Of the lines below, copy those that hold the word "clean".
⟨
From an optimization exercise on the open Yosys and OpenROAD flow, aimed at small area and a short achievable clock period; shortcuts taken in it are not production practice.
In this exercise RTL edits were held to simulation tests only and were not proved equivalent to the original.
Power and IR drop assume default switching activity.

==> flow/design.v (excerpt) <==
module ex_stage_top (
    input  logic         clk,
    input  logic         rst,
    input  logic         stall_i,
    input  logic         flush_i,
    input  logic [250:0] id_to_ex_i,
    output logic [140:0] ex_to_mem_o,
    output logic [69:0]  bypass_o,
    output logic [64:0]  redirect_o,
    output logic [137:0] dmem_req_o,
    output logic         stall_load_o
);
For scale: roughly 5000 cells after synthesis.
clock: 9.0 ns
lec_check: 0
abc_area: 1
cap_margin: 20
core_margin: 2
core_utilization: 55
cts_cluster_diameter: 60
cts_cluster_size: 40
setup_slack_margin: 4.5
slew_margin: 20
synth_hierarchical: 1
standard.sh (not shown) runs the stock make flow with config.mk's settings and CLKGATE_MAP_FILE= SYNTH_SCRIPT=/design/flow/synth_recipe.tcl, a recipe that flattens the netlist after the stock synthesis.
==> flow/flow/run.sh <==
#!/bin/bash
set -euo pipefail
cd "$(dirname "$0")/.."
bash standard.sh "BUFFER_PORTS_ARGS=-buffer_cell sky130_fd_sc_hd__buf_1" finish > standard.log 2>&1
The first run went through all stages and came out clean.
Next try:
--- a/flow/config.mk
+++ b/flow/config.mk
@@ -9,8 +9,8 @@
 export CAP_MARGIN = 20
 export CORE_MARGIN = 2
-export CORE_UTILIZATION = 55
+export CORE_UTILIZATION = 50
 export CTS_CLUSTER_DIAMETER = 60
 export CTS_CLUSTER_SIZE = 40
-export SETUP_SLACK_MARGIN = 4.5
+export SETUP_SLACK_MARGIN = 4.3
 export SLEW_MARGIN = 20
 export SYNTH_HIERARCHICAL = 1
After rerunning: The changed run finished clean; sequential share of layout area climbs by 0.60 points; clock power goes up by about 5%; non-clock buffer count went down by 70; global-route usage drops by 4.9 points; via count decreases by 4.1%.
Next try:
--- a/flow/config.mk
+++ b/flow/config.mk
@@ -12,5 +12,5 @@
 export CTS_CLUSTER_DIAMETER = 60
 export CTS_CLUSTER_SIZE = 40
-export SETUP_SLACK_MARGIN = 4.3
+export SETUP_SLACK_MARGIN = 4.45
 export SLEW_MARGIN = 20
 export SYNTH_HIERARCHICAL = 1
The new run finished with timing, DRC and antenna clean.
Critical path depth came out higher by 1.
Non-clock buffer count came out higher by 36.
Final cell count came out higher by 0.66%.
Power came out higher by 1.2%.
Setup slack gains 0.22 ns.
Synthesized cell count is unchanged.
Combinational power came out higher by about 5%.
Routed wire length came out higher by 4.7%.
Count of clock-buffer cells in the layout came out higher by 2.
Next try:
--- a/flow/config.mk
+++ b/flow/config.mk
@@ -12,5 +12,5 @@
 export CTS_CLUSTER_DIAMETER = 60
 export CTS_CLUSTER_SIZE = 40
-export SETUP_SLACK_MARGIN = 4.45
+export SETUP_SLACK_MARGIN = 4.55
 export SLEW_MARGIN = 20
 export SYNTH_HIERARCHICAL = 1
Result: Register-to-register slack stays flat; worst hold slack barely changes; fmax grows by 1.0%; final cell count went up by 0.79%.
⟩
--- Answer space ---
The first run went through all stages and came out clean.
After rerunning: The changed run finished clean; sequential share of layout area climbs by 0.60 points; clock power goes up by about 5%; non-clock buffer count went down by 70; global-route usage drops by 4.9 points; via count decreases by 4.1%.
The new run finished with timing, DRC and antenna clean.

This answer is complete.